To mark this important anniversary and to celebrate the international and interdisciplinary resonance of Arendt’s thought, the University of Aberdeen is hosting
- A Symposium on Arendt and Council Democracy (May 2022)
- A Hannah Arendt Reading Group (February – December 2023)
- An international conference Interdisciplinary Arendt: Pluralism, Promise, Problems featuring Keynote Speakers Sharon Achinstein, Ronald Beiner, Katherine Sophia Belle and Juliet Hooker (21st-25th August 2023).

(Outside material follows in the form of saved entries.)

==> src/rtl/reporter_pkg.sv <==
// Shared definitions for found_reporter: frame header byte, FSM state encoding
// and frame sizing helper.
package reporter_pkg;

  localparam logic [7:0] HEADER_BYTE = 8'hA5;

  typedef enum logic [2:0] {
    IDLE    = 3'd0,
    CAPTURE = 3'd1,
    SEND    = 3'd2,
    RELEASE = 3'd3,
    HOLD    = 3'd4
  } rep_state_t;

  function automatic int frame_bytes(input int num_of_taps);
    return num_of_taps + 2;
  endfunction

endpackage

==> src/rtl/uart_tx_byte.sv <==
// 8N1 UART byte serialiser, LSB first, idle high. ready rises in the final
// cycle of the stop bit so a new byte can follow with no idle gap.
module uart_tx_byte #(
  parameter int CLKS_PER_BIT = 434
) (
  input  logic       clk,
  input  logic       rst_n,
  input  logic       load_i,
  input  logic [7:0] data_i,
  output logic       ready_o,
  output logic       tx_o
);

  localparam int CW = (CLKS_PER_BIT > 1) ? $clog2(CLKS_PER_BIT) : 1;
  localparam logic [CW-1:0] LAST_CLK = CW'(CLKS_PER_BIT - 1);

  logic          active_q, active_d;
  logic [8:0]    shift_q, shift_d;
  logic [3:0]    bit_q, bit_d;
  logic [CW-1:0] clk_q, clk_d;
  logic          tx_q, tx_d;
  logic          bit_end_s;

  assign bit_end_s = (clk_q == LAST_CLK);
  assign ready_o   = ~active_q | (bit_end_s & (bit_q == 4'd9));
  assign tx_o      = tx_q;

  // Bit timing and shifting; shift_q holds the remaining data bits plus the stop bit.
  always_comb begin
    active_d = active_q;
    shift_d  = shift_q;
    bit_d    = bit_q;
    clk_d    = clk_q;
    tx_d     = tx_q;
    if (ready_o && load_i) begin
      active_d = 1'b1;
      shift_d  = {1'b1, data_i};
      bit_d    = 4'd0;
      clk_d    = '0;
      tx_d     = 1'b0;
    end else if (!active_q) begin
      tx_d = 1'b1;
    end else if (!bit_end_s) begin
      clk_d = clk_q + 1'b1;
    end else if (bit_q == 4'd9) begin
      active_d = 1'b0;
      clk_d    = '0;
      tx_d     = 1'b1;
    end else begin
      clk_d   = '0;
      bit_d   = bit_q + 4'd1;
      tx_d    = shift_q[0];
      shift_d = {1'b1, shift_q[8:1]};
    end
  end

  // State registers with synchronous active-low reset.
  always_ff @(posedge clk) begin
    if (!rst_n) begin
      active_q <= 1'b0;
      shift_q  <= 9'h1FF;
      bit_q    <= 4'd0;
      clk_q    <= '0;
      tx_q     <= 1'b1;
    end else begin
      active_q <= active_d;
      shift_q  <= shift_d;
      bit_q    <= bit_d;
      clk_q    <= clk_d;
      tx_q     <= tx_d;
    end
  end

endmodule

==> src/rtl/found_reporter.sv <==
// Collects hits from the search-module array, picks one round-robin, sends a
// UART frame (header, index, coefficients MSB first) and pulses res for it.
module found_reporter
  import reporter_pkg::*;
#(
  parameter int NUM_OF_TAPS    = 6,
  parameter int NUM_OF_MODULES = 30,
  parameter int CLKS_PER_BIT   = 434
) (
  input  logic                                   clk,
  input  logic                                   rst_n,
  input  logic [NUM_OF_MODULES*NUM_OF_TAPS*8-1:0] co_buf,
  input  logic [NUM_OF_MODULES-1:0]              found,
  output logic [NUM_OF_MODULES-1:0]              res,
  output logic                                   TX,
  output logic                                   busy,
  output logic [15:0]                            frame_count
);

  localparam int SLICE_W = NUM_OF_TAPS * 8;
  localparam int FB      = frame_bytes(NUM_OF_TAPS);
  localparam int FRAME_W = FB * 8;
  localparam int BCW     = $clog2(FB + 1);
  localparam logic [BCW-1:0] LAST_BYTE_CNT = BCW'(FB);
  localparam logic [7:0]     LAST_IDX      = 8'(NUM_OF_MODULES - 1);

  rep_state_t                state_q, state_d;
  logic [7:0]                idx_q, idx_d;
  logic [7:0]                rr_q, rr_d;
  logic [FRAME_W-1:0]        frame_q, frame_d;
  logic [BCW-1:0]            byte_q, byte_d;
  logic                      hold_q, hold_d;
  logic [15:0]               fc_q, fc_d;
  logic [NUM_OF_MODULES-1:0] res_q, res_d;
  logic                      busy_q;
  logic [NUM_OF_MODULES-1:0] hi_s, release_hot_s;
  logic [7:0]                pick_s;
  logic                      uart_load_s, uart_ready_s, uart_tx_s;

  function automatic logic [7:0] lowest_set(input logic [NUM_OF_MODULES-1:0] vec);
    logic [7:0] idx;
    idx = 8'd0;
    for (int i = NUM_OF_MODULES - 1; i >= 0; i--) begin
      if (vec[i]) idx = 8'(i);
    end
    return idx;
  endfunction

  // Round-robin pick: lowest hit at or above rr_q, otherwise wrap to the lowest hit.
  always_comb begin
    hi_s = '0;
    for (int i = 0; i < NUM_OF_MODULES; i++) begin
      hi_s[i] = found[i] & (8'(i) >= rr_q);
    end
    pick_s = (|hi_s) ? lowest_set(hi_s) : lowest_set(found);
  end

  // One-hot release vector for the module being served.
  always_comb begin
    release_hot_s = '0;
    for (int i = 0; i < NUM_OF_MODULES; i++) begin
      release_hot_s[i] = (idx_q == 8'(i));
    end
  end

  // Next-state logic; res and the counters update on entry to RELEASE so they
  // are visible during the RELEASE cycle itself.
  always_comb begin
    state_d     = state_q;
    idx_d       = idx_q;
    rr_d        = rr_q;
    frame_d     = frame_q;
    byte_d      = byte_q;
    hold_d      = hold_q;
    fc_d        = fc_q;
    res_d       = '0;
    uart_load_s = 1'b0;
    case (state_q)
      IDLE: begin
        if (|found) begin
          idx_d   = pick_s;
          state_d = CAPTURE;
        end else begin
          state_d = IDLE;
        end
      end
      CAPTURE: begin
        frame_d = {HEADER_BYTE, idx_q, co_buf[idx_q*SLICE_W +: SLICE_W]};
        byte_d  = '0;
        state_d = SEND;
      end
      SEND: begin
        if (!uart_ready_s) begin
          state_d = SEND;
        end else if (byte_q == LAST_BYTE_CNT) begin
          state_d = RELEASE;
          res_d   = release_hot_s;
          fc_d    = fc_q + 16'd1;
          rr_d    = (idx_q == LAST_IDX) ? 8'd0 : idx_q + 8'd1;
        end else begin
          uart_load_s = 1'b1;
          frame_d     = {frame_q[FRAME_W-9:0], 8'h00};
          byte_d      = byte_q + BCW'(1);
        end
      end
      RELEASE: begin
        hold_d  = 1'b0;
        state_d = HOLD;
      end
      HOLD: begin
        if (hold_q) begin
          state_d = IDLE;
        end else begin
          hold_d = 1'b1;
        end
      end
      default: state_d = IDLE;
    endcase
  end

  // State and output registers with synchronous active-low reset.
  always_ff @(posedge clk) begin
    if (!rst_n) begin
      state_q <= IDLE;
      idx_q   <= 8'd0;
      rr_q    <= 8'd0;
      frame_q <= '0;
      byte_q  <= '0;
      hold_q  <= 1'b0;
      fc_q    <= 16'd0;
      res_q   <= '0;
      busy_q  <= 1'b0;
    end else begin
      state_q <= state_d;
      idx_q   <= idx_d;
      rr_q    <= rr_d;
      frame_q <= frame_d;
      byte_q  <= byte_d;
      hold_q  <= hold_d;
      fc_q    <= fc_d;
      res_q   <= res_d;
      busy_q  <= (state_d != IDLE);
    end
  end

  uart_tx_byte #(
    .CLKS_PER_BIT(CLKS_PER_BIT)
  ) u_uart (
    .clk    (clk),
    .rst_n  (rst_n),
    .load_i (uart_load_s),
    .data_i (frame_q[FRAME_W-1 -: 8]),
    .ready_o(uart_ready_s),
    .tx_o   (uart_tx_s)
  );

  assign res         = res_q;
  assign TX          = uart_tx_s;
  assign busy        = busy_q;
  assign frame_count = fc_q;

endmodule

==> config.mk <==
export PLATFORM = sky130hd
export DESIGN_NAME = found_reporter
export DESIGN_NICKNAME = d
export VERILOG_FILES = /design/src/rtl/reporter_pkg.sv /design/src/rtl/uart_tx_byte.sv /design/src/rtl/found_reporter.sv
export SDC_FILE = /design/constraint.sdc
export NUM_CORES = 1
export LEC_CHECK = 0
export CORE_AREA = 2 2 590 592
export CTS_BUF_LIST = sky130_fd_sc_hd__clkbuf_8
export DETAILED_ROUTE_END_ITERATION = 7
export DIE_AREA = 0 0 592 594
export PLACE_DENSITY_LB_ADDON = 0.1
export SLEW_MARGIN = 20
export SYNTH_ARGS = -nofsm -noshare
export SYNTH_HDL_FRONTEND = slang
export SYNTH_SLANG_ARGS = --single-unit
==> constraint.sdc <==
create_clock -name clk -period 3.25 [get_ports clk]
set_clock_uncertainty 0.15 [all_clocks]
set_input_delay 0.4875 -clock clk [delete_from_list [all_inputs] [get_ports clk]]
set_output_delay 0.4875 -clock clk [all_outputs]
set_load 0.02 [all_outputs]
Word level (Yosys, flattened, before mapping)

Index checks and enable logic that the tools add are counted.

$mul: 1
Equal/unequal tests: 40
Reductions and logical operators: 17
$add $sub $neg: 5
Shift-type cells: 1
Divide/modulo/power cells: 0
Multiplexer cells: 90
Order comparisons: 30
Bitwise logic cells: 35

Operators by type and width:

| operator                                                              | count |
|---|---|
| 1440-bit by 15-bit variable part select with 48-bit output            | 1 |
| 8-bit two-way mux                                                     | 64 |
| 64-bit two-way mux                                                    | 2 |
| 64-bit one-hot mux with 2 select lines                                | 1 |
| 8-bit by 5-bit == test with 1-bit output (second input constant)      | 14 |
| 5-bit by 8-bit >= comparator with 1-bit output (first input constant) | 14 |
| 8-bit by 4-bit == test with 1-bit output (second input constant)      | 8 |
| 4-bit by 8-bit >= comparator with 1-bit output (first input constant) | 8 |
| 30-bit OR reduction                                                   | 2 |
| 8-bit by 3-bit == test with 1-bit output (second input constant)      | 4 |
| 3-bit by 8-bit >= comparator with 1-bit output (first input constant) | 4 |
| 1-bit bitwise AND                                                     | 31 |
| 16-bit by 1-bit adder with 16-bit output (second input constant)      | 1 |
| 8-bit by 2-bit == test with 1-bit output (second input constant)      | 2 |
| 1-bit by 8-bit >= comparator with 1-bit output (first input constant) | 2 |
| 2-bit by 8-bit >= comparator with 1-bit output (first input constant) | 2 |
| 3-bit one-hot mux with 5 select lines                                 | 1 |
| 1-bit two-way mux                                                     | 12 |
| 3-bit AND reduction                                                   | 4 |
| 8-bit by 2-bit multiplier with 10-bit output (second input constant)  | 1 |
| 5-bit two-way mux                                                     | 2 |
| 9-bit by 1-bit adder with 9-bit output (second input constant)        | 1 |
| 9-bit == test (second input constant)                                 | 1 |
| 3-bit two-way mux                                                     | 3 |
| 24 further kinds                                                      | 34 |

Bits in writable memories: 0
Bits in latches: 0
Input bits: 1472
Memories: 0
Output and inout port bits: 48
Bits in read-only memories: 0
Bits in registers: 158
Word-level logic and storage cells: 233

Depth between registers and ports, before layout

Gate-level depths: netlist of the first run.

Depth in word-level cells: 33
Gate-level depth with buffers: 12
Depth with buffers taken out: 9

Cells and area by module

A second synthesis of the first run with hierarchy kept.

Cell total of the unflattened synthesis: 1783
Area, all modules: 19047.0 um^2

By module, submodules not included:

| module         | cells an instance | times used | seq. area each (um^2) | area each (um^2) |
|---|---|---|---|---|
| found_reporter | 1637              | 1          | 2602.5                | 17863.4 |
| uart_tx_byte   | 146               | 1          | 460.4                 | 1183.6 |

Worst setup path after synthesis of the first run

OpenSTA, ideal clock, no wires.

Path type: register -> register
Start point: reg idx_q[0]
End point: reg frame_q[0]
Path buffers: 4
Library setup time: 0.128 ns
Required time: 2.972 ns
Setup slack: 0.747 ns
Cell stages (with the launch flop): 11
Clock period less this slack: 2.503 ns
Data arrival time: 2.226 ns
Cells stage by stage: dfxtp_1 buf_4 buf_4 buf_6 buf_2 mux4_2 a2bb2oi_1 o21ai_0 mux2_2 a22oi_1 nor2_1

Cells in the longest elaborated chain, start to end: 3

RTL lines:

| element                                                    | RTL line              | RTL |
|---|---|---|
| from (decl)                                                | found_reporter.sv:28  | `logic [7:0] idx_q, idx_d;` |
| from (signal assigned)                                     | found_reporter.sv:135 | `idx_q <= idx_d;` |
| 8-bit by 2-bit multiplier with 10-bit output               | found_reporter.sv:88  | `frame_d = {HEADER_BYTE, idx_q, co_buf[idx_q*SLICE_W +: SLICE_W]};` |
| 1440-bit by 15-bit variable part select with 48-bit output | found_reporter.sv:88  |  |
| 64-bit one-hot mux with 2 select lines                     | found_reporter.sv:78  | `case (state_q)` |
| to (signal assigned)                                       | found_reporter.sv:137 | `frame_q <= frame_d;` |
| to (decl)                                                  | found_reporter.sv:30  | `logic [FRAME_W-1:0] frame_q, frame_d;` |

No other way between the ends.
A chain may end at the register's enable or synchronous reset.

Worst setup path in the final report of the first run

Start point: reg idx_q[0]
End point: reg frame_q[19]

The elaborated chain is that of the path after synthesis.

==> results of run 1 <==
-- cell type report --
cell class,instances,area [um^2],share of cell area (%)
clock buffers,28,385,0.916
well taps,4578,5730,13.6
inverters,26,98.8,0.235
diodes,20,50.0,0.119
multi-input cells,1375,14800,35.1
repair buffers,1791,17900,42.6
clock inverters,5,26.3,0.0624
flip-flops and latches,153,3080,7.32
-- worst min path at each step --
stage / slack (ns) / depth (start not counted) / to
final: 0.16 / 2 / u_uart.shift_q[0]
after global placement: 0.29 / 2 / u_uart.shift_q[4]
after CTS: 0.06 / 2 / u_uart.shift_q[0]
after detailed placement: 0.29 / 2 / u_uart.shift_q[3]
after floorplan: 0.27 / 2 / u_uart.shift_q[2]
after global routing: 0.11 / 2 / u_uart.shift_q[0]
-- power groups by stage --
stage	combinational, mW	sequential, mW	clock (mW)
after floorplan	5.29	2.48	0
after CTS	12.7	2.86	2.02
final	12.0	2.82	1.83
after global routing	12.9	2.90	2.03
after global placement	12.3	2.96	0
after detailed placement	12.3	2.95	0
-- registers in the layout, indices dropped and copies added (netlist names), 5 cells and up --
name,cells
rr_q,6
frame_count,16
idx_q,5
u_uart.clk_q,9
u_uart.shift_q,8
res,30
frame_q,64
-- metal layers --
metal | wire length [um] | part of all wire (%) | vias up | GRT usage (%)
met4 | 2740 | 1.1 | 66 | 1.12
met5 | 425 | 0.17 | - | 0
met2 | 132000 | 53 | 1185 | 26.1
met1 | 96600 | 39 | 11800 | 15.4
li1 | - | - | 10400 | -
met3 | 16400 | 6.6 | 307 | 3.69
-- kinds of logic (layout without fill, tap and decap cells) --
kind of cell,after synthesis,in the layout
AOI/OAI and AO/OA,406,406
xor gates and xnor gates,21,21
adders and majority gates,12,12
buffers and inverters,216,1850
DFF,153,153
muxes,493,493
other,0,20
and+or+nand+nor,443,443
-- synthesized netlist by cell type, types with 5 or more instances --
| library cell | instances | area share (%) |
|---|---|---|
| nand4_1 | 11 | 0.37 |
| o21ai_0 | 159 | 4.3 |
| buf_1 | 15 | 0.30 |
| a21oi_1 | 55 | 1.5 |
| buf_6 | 8 | 0.48 |
| o31ai_1 | 6 | 0.24 |
| nand2b_1 | 12 | 0.40 |
| nand3b_1 | 5 | 0.20 |
| mux4_2 | 374 | 45 |
| inv_1 | 25 | 0.50 |
| or3_1 | 8 | 0.27 |
| nor4_1 | 11 | 0.37 |
| buf_4 | 13 | 0.52 |
| dfxtp_1 | 153 | 16 |
| a311oi_1 | 39 | 1.8 |
| a211oi_1 | 8 | 0.32 |
| xnor2_1 | 11 | 0.52 |
| a221oi_1 | 11 | 0.52 |
| and3_1 | 30 | 1.0 |
| xor2_1 | 10 | 0.47 |
| a31oi_1 | 12 | 0.40 |
| o22ai_1 | 9 | 0.30 |
| buf_2 | 49 | 1.3 |
| a22oi_1 | 10 | 0.40 |
| a2bb2oi_1 | 8 | 0.37 |
| nor2b_1 | 10 | 0.33 |
| and2_1 | 10 | 0.33 |
| ha_1 | 12 | 0.80 |
| mux2i_1 | 113 | 6.0 |
| a31o_2 | 36 | 1.7 |
| nor2_1 | 123 | 2.5 |
| nor3_1 | 28 | 0.75 |
| mux2_2 | 6 | 0.36 |
| nand2_1 | 161 | 3.2 |
| o211ai_1 | 10 | 0.40 |
| nand3_1 | 16 | 0.43 |
| clkbuf_1 | 105 | 2.1 |
-- what timing repair did --
action                                  4_1_cts  5_1_grt
endpoints found under the setup margin       51       24
resized for setup                            31       21
setup buffers                                12        1
pin swaps                                     0        2
gates cloned                                  4        1
-- critical path, cell delays in order (launching register included) --
cell	delay (ns)
dfxtp_4	0.38
buf_12	0.16
buf_12	0.22
buf_16	0.22
buf_4	0.24
mux4_2	0.53
mux4_2	0.52
nand2_1	0.18
a311oi_1	0.11
a31o_2	0.22
-- stage by stage --
stage          instance area [um^2]  setup TNS (ns)  setup WS [ns]  total power [mW]
2_1_floorplan                 18700               0          0.747              7.76
3_3_place_gp                  41200           -9.65         -0.559              15.3
3_5_place_dp                  41200           -9.61         -0.573              15.2
4_1_cts                       42000               0        0.00244              17.5
5_1_grt                       42000         -0.0331        -0.0331              17.9
6_report                      42100               0         0.0758              16.7
==> metrics.sh, run 1 <==
POWER-PER-CELL-AREA_mW_PER_MM2=396
GRT_START_MAX_NET_PINS=66
MUXSHAREOFSYNTHAREA_PCT=51.5
FINALMAXSLEWVIOLATIONS=0
DP.FINAL_HPWL_UM=222000
MOST_COMMON_CELL_AFTER_LAYOUT_FILL_AND_TAPS_ASIDE='clkdlybuf4s50_1'
TIMING.REG2REG.WORST_PATH_DEPTH=9
ROUTED_WL_UM=248000
VDD_IR_DROP_MAX_V=0.000267
SYN-MEAN-INSTANCE-AREA_UM2=10.7
MAX_CAP_VIOLATION_COUNT=0
TOTAL_SWITCHING_POWER_mW=7.77
POST_LAYOUT_UTIL_PCT=12.2
CLK_PATH_BUF_DEPTH=3
P_LEAK_nW=12.9
SYN_NETS=3228
DIE_AREA_MM2=0.352
FINAL_SETUP_FAILS=0
ANTENNA_FOUND_INITIAL=206
CTS_TREE='built'
AREA_DELTA_SYNTH_FINAL_PCT=125
PLACEMENT_ROWS=216
CTS.CLK_SLEW.WORST_PATHS_NS=0.13
HOLDCRITPATHCLASS='input port to register'
REPORT.FINAL.HOLD_VIOL_COUNT=0
OVERALL_GLOBAL_ROUTING_USAGE_PCT=13.7
WORST-SLEW-PIN-TRANSITION_NS=0.919
SETUP.WORST_PATH.END_CLASS='register'
WORST_SLEW_MARGIN_REL_PCT=38.1
GRT_SETUP_UNREPAIRED='yes'
COMBINATIONALPOWERSHARE_PCT=72.1
ROUTE.DETAILED.VIAS_PER_INST=2.98
QUANTITY_OF_HOLD_FIXING_BUFFERS_ADDED_AFTER_CTS=0
SYNTH-COMPOUND-AREA-SHARE_PCT=14.1
DIE_W_UM=592
SYNTH_AREA_IN_XOR_XNOR_PCT=0.984
SWSHARE_PCT=46.6
NUMBER_OF_DISTINCT_LIBRARY_CELL_VARIANTS_IN_THE_GATE_LEVEL_NETLIST_AFTER_SYNTHESIS=71
CLOCK_SINK_COUNT=153
CTS_INSERTED_BUFFERS=25
CP_DATA_ARRIVAL_TIME_NS=3.53
DRT_PRE_ANTENNA_ITERS=5
CLOCK_TREE.ROOT_CELL='clkbuf_8'
FINALCRITICALPERIOD_NS=3.17
SYNTH_SEQUENTIAL_AREA_RATIO_PCT=16.4
FIRST_ITER_VIOLATIONS=1107
INSERTION_DELAY_NS=0.65
TIMING.FMAX_MHz=315
MOSTFREQUENTLAYOUTCELLS='clkdlybuf4s50_1, mux4_2, buf_4'
POST-ROUTE-PERIOD-UTIL_PCT=97.7
SHARE_OF_TOTAL_POWER_IN_SEQUENTIAL_CELLS_PCT=17.0
NUMBER_OF_GLOBAL_ROUTE_VIAS_BEFORE_REPAIR=26000
MIN_FROM='rst_n'
P_INT_mW=8.89
DIE_Y_UM=594
CRITPATHLAUNCHTYPE='register'
GLOBALROUTEOVERFLOWTOTAL=0
SYNTH-SIMPLE-AREA-SHARE_PCT=11.0
ANT_NETS=0
STARTPOINT='idx_q[0]'
REMAINING_DESIGN_RULE_VIOLATION_COUNT=0
POST_SYNTHESIS_SEQUENTIAL_ELEMENT_COUNT=153
FINAL_CELLS=7976
POST-PLACE-CELLS=7905
IO_BUFFER_COUNT=1519
SETUP.REG_TO_REG.WORST_SLACK_NS=0.08
WORST-SETUP-PATH-TYPE='register to register'
BOUNDARYPINS=1520
NUMBER_OF_WARNINGS_PRINTED_DURING_YOSYS_SYNTHESIS=0
NUM-FILL-CELLS=39200
SYNTHESIS.AREA_MM2=0.0187
RUN_STATUS='finished, final reports clean'
SYNTHARSTFLOPSHARE_PCT=0
GRT_PASS1_WL_UM=306000
ROUTE.DETAILED.WL_PER_INST_UM=31.1
NUM-NETS-FINAL=4856
LARGEST_FAMILY_OF_LOGIC_CELLS_BY_SYNTHESIZED_AREA='multiplexers'
WORSTSETUPENDPOINT='frame_q[19]'
FINALHOLDWORSTSLACK_NS=0.165
SYNTH_ENABLE_FLOP_CELLS=0
POSTSYNTHCELLCOUNT=1744
REGTOREGENDPOINT='frame_q[19]'
INITIAL_CORE_UTILIZATION_PCT=5.42
WORST_PATH_FANOUT_MAX=18
CLOCKPOWERSHARE_PCT=11.0
NUM_VIAS=23700
SYNTH_TOP_FLOP_CELL='dfxtp_1'
PLACE.GP.CONGESTION=0.821
REG2REG_FROM='idx_q[0]'
LAYOUT_CELL_SHARE_WITH_DRIVE_STRENGTH_BEYOND_1_PCT=22.4
FP.COREAREA_MM2=0.345
HTREE_NUM_LEVELS=4
CRITPATHREQUIREDTIME_NS=3.60
YOSYS.AREA_SHARE.ADDER_PCT=0.803
Power figures use the tool's default switching activity.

Hannah Arendt remains relevant. She is increasingly turned to by political theorists anxious to recuperate a vision of civil life as diverse, interconnected and multivocal. If the current political moment has been characterised as experiencing a populist wave, a form of politics defined by its antagonism to pluralist multiplicity in society, Arendt’s writings have become a site of resistance, offering an articulate defence of pluralism and its embodied virtues. Arendt’s work has thus informed recent discussion of the civil sphere; the totalitarian impulse in politics; the performative nature of public speech; the nature of performance itself; the concept of shared sovereignty; and the moral commitments of republicanism and direct democratic action. She is a central figure in debates around the concept of the political – primarily as an antagonist to the increasingly influential Carl Schmitt - the legitimacy of violence, and the possibility of civil society’s renewal.
Arendt’s influence has also extended beyond the political domain, reaching out to create an interdisciplinary legacy. Notably she has been influential in debates around the active life and virtue ethics, as well as a wide range of historical and literary studies notably challenging and complementing Jurgen Habermas’s concept of a historically situated public sphere and the theory and practice of social media. She has been a foil in debates over natality, identity, posthuman studies, performance studies and animal studies.
However, Arendt has also come under increased scrutiny, with scholarship concerned with the limits and lacunas of her vision. These have emphasised her co-option of Adolf Eichmann’s self-presentation as a bureaucratic functionary in her formulation of ‘the banality of evil’; her limited treatment of the civil rights question in America; and her attitudes to imperialism and colonialism; her failure to engage with the women’s movement and the feminist claim to politicise the personal; and the complicity of her sustained relationship with the controversial existentialist Martin Heidegger.